- **YOUR GOAL**
Your answer should consist of every line from the records that holds the string "pending".

- **GIVEN RECORDS**
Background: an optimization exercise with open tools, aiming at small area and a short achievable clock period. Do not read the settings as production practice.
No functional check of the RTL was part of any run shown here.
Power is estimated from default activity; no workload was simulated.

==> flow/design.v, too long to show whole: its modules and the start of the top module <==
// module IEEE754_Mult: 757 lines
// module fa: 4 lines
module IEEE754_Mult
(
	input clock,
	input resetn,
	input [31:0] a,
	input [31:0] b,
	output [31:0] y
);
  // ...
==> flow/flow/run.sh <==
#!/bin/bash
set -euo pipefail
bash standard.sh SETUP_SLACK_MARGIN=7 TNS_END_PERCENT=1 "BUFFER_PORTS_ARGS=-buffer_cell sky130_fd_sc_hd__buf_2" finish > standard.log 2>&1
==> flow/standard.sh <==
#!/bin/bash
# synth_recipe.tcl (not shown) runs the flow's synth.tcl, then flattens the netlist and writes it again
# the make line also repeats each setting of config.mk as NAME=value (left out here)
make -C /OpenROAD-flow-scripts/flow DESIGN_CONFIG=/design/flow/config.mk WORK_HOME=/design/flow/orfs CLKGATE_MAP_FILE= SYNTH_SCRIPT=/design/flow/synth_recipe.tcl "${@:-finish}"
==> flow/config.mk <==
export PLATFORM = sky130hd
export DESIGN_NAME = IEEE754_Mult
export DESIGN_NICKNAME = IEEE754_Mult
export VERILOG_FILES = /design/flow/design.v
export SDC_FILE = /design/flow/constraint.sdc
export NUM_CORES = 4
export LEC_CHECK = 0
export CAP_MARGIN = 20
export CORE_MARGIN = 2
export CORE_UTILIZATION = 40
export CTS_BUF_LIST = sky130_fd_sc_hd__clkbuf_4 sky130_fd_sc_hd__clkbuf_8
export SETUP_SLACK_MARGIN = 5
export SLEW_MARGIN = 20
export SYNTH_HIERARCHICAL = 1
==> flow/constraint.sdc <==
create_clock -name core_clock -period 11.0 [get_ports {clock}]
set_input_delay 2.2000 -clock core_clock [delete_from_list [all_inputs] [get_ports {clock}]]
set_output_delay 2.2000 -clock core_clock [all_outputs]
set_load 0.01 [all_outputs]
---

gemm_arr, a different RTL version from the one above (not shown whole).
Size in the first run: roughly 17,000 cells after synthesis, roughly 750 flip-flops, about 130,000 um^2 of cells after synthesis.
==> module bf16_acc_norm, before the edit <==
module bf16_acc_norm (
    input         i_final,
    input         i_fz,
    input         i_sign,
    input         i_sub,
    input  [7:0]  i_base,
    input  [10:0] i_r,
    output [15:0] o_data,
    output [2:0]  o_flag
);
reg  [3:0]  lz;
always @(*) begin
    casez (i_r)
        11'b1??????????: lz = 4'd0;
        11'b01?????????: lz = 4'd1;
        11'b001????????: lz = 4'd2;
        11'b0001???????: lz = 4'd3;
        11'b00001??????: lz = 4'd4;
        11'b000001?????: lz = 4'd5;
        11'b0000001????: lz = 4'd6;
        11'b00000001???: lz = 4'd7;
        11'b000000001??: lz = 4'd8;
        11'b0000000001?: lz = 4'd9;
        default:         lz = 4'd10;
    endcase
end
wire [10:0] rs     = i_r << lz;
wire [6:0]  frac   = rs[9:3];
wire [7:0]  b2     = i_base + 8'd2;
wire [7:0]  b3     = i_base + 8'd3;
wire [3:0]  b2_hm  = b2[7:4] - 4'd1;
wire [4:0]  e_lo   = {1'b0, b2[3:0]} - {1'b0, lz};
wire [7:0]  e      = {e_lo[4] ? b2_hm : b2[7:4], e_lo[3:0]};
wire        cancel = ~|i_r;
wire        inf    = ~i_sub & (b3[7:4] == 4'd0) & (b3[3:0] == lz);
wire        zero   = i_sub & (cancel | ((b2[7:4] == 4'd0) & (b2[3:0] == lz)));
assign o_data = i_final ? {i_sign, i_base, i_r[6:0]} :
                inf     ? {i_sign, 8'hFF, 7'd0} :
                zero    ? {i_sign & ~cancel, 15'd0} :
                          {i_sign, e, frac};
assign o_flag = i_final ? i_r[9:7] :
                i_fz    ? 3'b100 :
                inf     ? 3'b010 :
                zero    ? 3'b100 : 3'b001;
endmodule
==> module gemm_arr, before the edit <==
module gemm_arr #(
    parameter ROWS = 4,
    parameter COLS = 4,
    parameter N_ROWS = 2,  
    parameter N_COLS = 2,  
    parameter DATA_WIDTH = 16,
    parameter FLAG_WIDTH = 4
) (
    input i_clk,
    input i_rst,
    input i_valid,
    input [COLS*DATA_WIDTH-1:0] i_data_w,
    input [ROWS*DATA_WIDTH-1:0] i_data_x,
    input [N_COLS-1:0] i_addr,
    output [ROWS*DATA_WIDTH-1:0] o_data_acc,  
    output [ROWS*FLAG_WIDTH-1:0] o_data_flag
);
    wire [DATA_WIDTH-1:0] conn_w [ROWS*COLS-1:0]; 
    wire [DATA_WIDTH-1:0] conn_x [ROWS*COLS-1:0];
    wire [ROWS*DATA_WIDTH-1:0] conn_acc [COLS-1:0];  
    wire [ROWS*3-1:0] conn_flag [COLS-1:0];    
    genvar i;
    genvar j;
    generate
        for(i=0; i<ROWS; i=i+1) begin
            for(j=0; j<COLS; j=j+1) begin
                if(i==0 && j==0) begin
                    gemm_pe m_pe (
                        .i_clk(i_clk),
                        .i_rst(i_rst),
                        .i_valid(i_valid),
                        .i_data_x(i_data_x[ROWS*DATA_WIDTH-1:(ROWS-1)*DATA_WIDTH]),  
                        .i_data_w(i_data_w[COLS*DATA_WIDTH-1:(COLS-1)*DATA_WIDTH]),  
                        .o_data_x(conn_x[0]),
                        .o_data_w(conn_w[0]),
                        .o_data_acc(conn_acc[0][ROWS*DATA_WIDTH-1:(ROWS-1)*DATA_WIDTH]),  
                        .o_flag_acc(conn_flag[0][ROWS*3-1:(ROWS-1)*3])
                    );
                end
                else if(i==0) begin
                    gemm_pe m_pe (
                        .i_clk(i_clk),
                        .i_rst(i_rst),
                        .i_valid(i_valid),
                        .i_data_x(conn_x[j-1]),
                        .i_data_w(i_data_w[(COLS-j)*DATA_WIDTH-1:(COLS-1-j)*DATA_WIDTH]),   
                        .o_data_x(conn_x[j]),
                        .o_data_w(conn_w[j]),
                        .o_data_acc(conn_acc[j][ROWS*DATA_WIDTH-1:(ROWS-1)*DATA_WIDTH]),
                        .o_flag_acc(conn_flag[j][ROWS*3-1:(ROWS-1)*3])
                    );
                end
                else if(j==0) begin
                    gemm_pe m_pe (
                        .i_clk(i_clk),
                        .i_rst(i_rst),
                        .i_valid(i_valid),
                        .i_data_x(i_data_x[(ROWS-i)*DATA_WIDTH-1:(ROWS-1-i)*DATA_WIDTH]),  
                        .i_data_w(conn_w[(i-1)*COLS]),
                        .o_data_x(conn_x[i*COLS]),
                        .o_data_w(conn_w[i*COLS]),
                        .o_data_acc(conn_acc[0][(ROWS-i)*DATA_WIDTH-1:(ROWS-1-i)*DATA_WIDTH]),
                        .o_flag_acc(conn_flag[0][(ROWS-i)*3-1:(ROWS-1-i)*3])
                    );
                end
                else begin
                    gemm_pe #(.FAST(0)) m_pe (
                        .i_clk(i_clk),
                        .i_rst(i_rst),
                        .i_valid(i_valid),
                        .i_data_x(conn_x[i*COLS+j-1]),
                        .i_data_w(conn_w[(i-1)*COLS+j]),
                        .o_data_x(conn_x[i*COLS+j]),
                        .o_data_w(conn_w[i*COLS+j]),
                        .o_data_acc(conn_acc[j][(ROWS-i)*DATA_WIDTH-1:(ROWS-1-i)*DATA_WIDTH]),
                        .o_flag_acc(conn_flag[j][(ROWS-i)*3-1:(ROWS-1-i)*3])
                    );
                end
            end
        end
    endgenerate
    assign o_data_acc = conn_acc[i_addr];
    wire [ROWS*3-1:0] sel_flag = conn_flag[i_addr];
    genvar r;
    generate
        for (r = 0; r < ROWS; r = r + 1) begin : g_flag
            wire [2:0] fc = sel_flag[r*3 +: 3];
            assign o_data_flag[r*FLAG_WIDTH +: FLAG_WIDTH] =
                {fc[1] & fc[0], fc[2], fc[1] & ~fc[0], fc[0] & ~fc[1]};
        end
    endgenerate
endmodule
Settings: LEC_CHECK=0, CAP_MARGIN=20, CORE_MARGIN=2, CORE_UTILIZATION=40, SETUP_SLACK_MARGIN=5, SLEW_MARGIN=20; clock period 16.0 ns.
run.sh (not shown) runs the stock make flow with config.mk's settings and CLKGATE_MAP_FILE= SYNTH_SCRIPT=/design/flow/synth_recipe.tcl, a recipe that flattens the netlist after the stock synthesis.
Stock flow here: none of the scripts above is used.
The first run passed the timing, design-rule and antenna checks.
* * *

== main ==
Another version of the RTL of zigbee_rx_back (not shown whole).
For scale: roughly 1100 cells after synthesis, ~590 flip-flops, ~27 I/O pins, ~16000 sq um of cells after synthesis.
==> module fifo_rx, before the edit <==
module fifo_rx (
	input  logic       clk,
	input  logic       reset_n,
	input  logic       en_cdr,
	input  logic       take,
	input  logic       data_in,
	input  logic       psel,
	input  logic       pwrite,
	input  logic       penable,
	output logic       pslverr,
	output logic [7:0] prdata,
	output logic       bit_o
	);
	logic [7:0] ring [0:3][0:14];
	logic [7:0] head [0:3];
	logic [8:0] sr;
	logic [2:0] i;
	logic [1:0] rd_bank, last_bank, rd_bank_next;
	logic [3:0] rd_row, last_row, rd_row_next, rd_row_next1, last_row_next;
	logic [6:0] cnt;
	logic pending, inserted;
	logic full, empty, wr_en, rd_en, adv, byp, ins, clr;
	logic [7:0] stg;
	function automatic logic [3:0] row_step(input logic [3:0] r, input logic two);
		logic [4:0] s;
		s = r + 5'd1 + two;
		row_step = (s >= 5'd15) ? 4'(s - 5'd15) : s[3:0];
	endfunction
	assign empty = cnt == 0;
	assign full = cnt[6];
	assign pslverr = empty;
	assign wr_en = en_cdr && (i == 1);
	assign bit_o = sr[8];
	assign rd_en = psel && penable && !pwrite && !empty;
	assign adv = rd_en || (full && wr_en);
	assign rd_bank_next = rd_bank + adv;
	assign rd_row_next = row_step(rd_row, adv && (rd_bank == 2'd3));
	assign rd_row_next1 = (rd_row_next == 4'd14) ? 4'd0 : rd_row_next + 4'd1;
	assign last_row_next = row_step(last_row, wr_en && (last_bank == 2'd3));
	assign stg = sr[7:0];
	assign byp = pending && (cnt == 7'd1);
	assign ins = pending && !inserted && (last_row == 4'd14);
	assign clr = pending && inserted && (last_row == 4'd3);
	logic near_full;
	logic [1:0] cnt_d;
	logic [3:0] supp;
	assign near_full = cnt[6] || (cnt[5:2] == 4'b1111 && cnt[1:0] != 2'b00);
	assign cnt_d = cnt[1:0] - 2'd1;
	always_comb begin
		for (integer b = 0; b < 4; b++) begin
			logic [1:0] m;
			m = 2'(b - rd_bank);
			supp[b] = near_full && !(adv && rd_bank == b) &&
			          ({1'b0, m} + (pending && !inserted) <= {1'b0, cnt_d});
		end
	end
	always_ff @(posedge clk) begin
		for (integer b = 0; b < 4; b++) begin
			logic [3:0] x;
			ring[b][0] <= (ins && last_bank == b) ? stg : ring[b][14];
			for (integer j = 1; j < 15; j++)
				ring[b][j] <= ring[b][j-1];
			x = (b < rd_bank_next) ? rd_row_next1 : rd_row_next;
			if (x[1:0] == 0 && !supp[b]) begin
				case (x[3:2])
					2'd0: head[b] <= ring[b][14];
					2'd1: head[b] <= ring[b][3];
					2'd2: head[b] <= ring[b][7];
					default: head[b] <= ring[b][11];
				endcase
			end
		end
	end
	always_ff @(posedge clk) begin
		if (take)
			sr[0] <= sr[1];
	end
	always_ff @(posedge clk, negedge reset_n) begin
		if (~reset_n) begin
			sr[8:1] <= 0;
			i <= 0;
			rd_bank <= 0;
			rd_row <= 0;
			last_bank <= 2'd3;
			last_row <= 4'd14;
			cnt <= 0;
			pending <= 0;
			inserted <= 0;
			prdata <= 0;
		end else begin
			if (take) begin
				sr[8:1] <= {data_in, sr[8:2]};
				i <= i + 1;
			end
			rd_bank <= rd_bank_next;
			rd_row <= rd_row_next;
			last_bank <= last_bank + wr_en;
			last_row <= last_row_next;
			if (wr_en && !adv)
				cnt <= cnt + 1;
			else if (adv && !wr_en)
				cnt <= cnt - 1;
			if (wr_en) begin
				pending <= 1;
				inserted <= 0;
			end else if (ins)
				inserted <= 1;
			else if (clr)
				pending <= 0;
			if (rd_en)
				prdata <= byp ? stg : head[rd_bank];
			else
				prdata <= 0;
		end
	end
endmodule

- **SOLUTION FOR THIS TASK**
	logic pending, inserted;
	assign byp = pending && (cnt == 7'd1);
	assign ins = pending && !inserted && (last_row == 4'd14);
	assign clr = pending && inserted && (last_row == 4'd3);
			          ({1'b0, m} + (pending && !inserted) <= {1'b0, cnt_d});
			pending <= 0;
				pending <= 1;
				pending <= 0;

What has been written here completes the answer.